All lines after the one containing "Post-CTS Resized: 1 (unchanged)", together with that line itself, should be written out exactly, down to the last line of the entries below.

(Dataset entries)
**********

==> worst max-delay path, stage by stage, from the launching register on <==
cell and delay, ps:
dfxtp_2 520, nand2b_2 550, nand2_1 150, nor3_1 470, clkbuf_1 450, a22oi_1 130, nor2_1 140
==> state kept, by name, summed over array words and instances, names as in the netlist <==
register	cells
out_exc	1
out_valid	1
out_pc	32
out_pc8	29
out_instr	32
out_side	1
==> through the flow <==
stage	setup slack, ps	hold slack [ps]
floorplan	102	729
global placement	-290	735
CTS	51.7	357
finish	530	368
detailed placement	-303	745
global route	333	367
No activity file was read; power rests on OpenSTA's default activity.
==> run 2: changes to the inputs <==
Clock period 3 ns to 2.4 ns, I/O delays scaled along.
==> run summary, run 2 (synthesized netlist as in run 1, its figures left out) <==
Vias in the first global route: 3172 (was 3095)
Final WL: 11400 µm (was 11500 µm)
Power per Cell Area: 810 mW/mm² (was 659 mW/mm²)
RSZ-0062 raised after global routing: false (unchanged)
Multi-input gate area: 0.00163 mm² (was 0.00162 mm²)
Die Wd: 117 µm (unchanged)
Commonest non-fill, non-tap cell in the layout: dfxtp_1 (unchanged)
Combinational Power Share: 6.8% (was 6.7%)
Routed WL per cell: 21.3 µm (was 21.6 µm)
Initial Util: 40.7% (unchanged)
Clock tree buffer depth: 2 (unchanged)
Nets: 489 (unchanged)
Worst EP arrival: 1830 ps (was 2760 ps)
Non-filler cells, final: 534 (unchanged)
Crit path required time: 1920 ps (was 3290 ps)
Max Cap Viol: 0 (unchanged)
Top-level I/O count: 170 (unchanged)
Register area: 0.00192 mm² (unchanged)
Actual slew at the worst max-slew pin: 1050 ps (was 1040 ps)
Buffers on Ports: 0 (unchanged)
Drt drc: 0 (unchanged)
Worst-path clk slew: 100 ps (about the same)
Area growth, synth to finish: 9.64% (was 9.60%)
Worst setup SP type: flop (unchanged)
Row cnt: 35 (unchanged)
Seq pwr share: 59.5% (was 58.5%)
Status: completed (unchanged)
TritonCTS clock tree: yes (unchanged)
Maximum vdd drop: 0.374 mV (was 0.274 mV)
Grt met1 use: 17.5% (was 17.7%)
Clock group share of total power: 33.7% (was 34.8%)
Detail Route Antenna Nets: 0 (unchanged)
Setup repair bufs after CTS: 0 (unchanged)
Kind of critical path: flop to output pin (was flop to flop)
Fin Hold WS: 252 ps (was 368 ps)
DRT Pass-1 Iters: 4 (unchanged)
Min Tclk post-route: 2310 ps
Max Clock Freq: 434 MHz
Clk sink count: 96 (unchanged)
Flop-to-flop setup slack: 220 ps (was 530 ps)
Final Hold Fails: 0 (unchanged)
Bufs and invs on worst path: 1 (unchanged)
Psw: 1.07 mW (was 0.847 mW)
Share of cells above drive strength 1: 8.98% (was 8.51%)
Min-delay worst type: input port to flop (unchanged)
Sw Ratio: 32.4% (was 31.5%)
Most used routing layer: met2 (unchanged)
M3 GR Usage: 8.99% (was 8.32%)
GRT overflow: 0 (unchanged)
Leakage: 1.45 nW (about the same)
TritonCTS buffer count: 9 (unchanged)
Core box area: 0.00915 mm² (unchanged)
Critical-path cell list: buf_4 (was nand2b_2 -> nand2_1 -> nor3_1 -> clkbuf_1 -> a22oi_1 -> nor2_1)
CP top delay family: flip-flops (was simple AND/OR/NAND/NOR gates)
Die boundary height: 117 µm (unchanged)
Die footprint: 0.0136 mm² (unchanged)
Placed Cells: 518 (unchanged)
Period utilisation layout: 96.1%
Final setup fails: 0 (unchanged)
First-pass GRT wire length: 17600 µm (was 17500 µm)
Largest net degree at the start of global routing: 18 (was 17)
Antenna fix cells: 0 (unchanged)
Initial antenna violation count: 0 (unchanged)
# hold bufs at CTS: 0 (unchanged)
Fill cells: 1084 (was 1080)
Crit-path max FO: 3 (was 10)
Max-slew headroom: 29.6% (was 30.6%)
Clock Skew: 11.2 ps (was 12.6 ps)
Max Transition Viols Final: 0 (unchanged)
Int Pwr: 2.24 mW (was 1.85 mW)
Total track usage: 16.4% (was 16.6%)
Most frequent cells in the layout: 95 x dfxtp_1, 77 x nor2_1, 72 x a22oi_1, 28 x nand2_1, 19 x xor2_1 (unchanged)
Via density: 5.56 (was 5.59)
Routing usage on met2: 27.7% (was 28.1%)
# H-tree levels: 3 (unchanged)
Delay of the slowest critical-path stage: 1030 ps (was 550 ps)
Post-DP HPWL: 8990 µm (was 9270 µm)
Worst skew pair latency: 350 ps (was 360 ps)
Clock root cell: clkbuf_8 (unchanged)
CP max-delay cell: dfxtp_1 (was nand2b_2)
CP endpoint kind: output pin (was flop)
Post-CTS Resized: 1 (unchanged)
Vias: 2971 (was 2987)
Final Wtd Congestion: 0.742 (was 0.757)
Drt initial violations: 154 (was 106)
[src/rtl/ps2_scancode_to_key_index.sv]
// Combinational Set-2 scancode to key index lookup; mapped=0 for any code
// that is not one of the supported keys.
module ps2_scancode_to_key_index
    import ps2_key_state_tracker_pkg::*;
(
    input  logic [7:0]           code,
    output logic [KEY_IDX_W-1:0] index,
    output logic                 mapped
);

    // Table lookup; unmapped codes report index 0 with mapped clear.
    always_comb begin
        index  = '0;
        mapped = 1'b1;
        case (code)
            8'h45: index = KEY_0;
            8'h16: index = KEY_1;
            8'h1E: index = KEY_2;
            8'h26: index = KEY_3;
            8'h25: index = KEY_4;
            8'h2E: index = KEY_5;
            8'h36: index = KEY_6;
            8'h3D: index = KEY_7;
            8'h3E: index = KEY_8;
            8'h46: index = KEY_9;
            8'h0E: index = KEY_TILDE;
            8'h4E: index = KEY_MINUS;
            8'h55: index = KEY_EQUAL;
            8'h66: index = KEY_BACKSPACE;
            8'h0D: index = KEY_TAB;
            8'h15: index = KEY_Q;
            8'h1D: index = KEY_W;
            8'h24: index = KEY_E;
            8'h2D: index = KEY_R;
            8'h2C: index = KEY_T;
            8'h35: index = KEY_Y;
            8'h3C: index = KEY_U;
            8'h43: index = KEY_I;
            8'h44: index = KEY_O;
            8'h4D: index = KEY_P;
            8'h54: index = KEY_LBRACKET;
            8'h5B: index = KEY_RBRACKET;
            8'h5D: index = KEY_BACKSLASH;
            8'h29: index = KEY_SPACEBAR;
            default: mapped = 1'b0;
        endcase
    end

endmodule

**********

→ SOLUTION:
Post-CTS Resized: 1 (unchanged)
Vias: 2971 (was 2987)
Final Wtd Congestion: 0.742 (was 0.757)
Drt initial violations: 154 (was 106)
[src/rtl/ps2_scancode_to_key_index.sv]
// Combinational Set-2 scancode to key index lookup; mapped=0 for any code
// that is not one of the supported keys.
module ps2_scancode_to_key_index
    import ps2_key_state_tracker_pkg::*;
(
    input  logic [7:0]           code,
    output logic [KEY_IDX_W-1:0] index,
    output logic                 mapped
);

    // Table lookup; unmapped codes report index 0 with mapped clear.
    always_comb begin
        index  = '0;
        mapped = 1'b1;
        case (code)
            8'h45: index = KEY_0;
            8'h16: index = KEY_1;
            8'h1E: index = KEY_2;
            8'h26: index = KEY_3;
            8'h25: index = KEY_4;
            8'h2E: index = KEY_5;
            8'h36: index = KEY_6;
            8'h3D: index = KEY_7;
            8'h3E: index = KEY_8;
            8'h46: index = KEY_9;
            8'h0E: index = KEY_TILDE;
            8'h4E: index = KEY_MINUS;
            8'h55: index = KEY_EQUAL;
            8'h66: index = KEY_BACKSPACE;
            8'h0D: index = KEY_TAB;
            8'h15: index = KEY_Q;
            8'h1D: index = KEY_W;
            8'h24: index = KEY_E;
            8'h2D: index = KEY_R;
            8'h2C: index = KEY_T;
            8'h35: index = KEY_Y;
            8'h3C: index = KEY_U;
            8'h43: index = KEY_I;
            8'h44: index = KEY_O;
            8'h4D: index = KEY_P;
            8'h54: index = KEY_LBRACKET;
            8'h5B: index = KEY_RBRACKET;
            8'h5D: index = KEY_BACKSLASH;
            8'h29: index = KEY_SPACEBAR;
            default: mapped = 1'b0;
        endcase
    end

endmodule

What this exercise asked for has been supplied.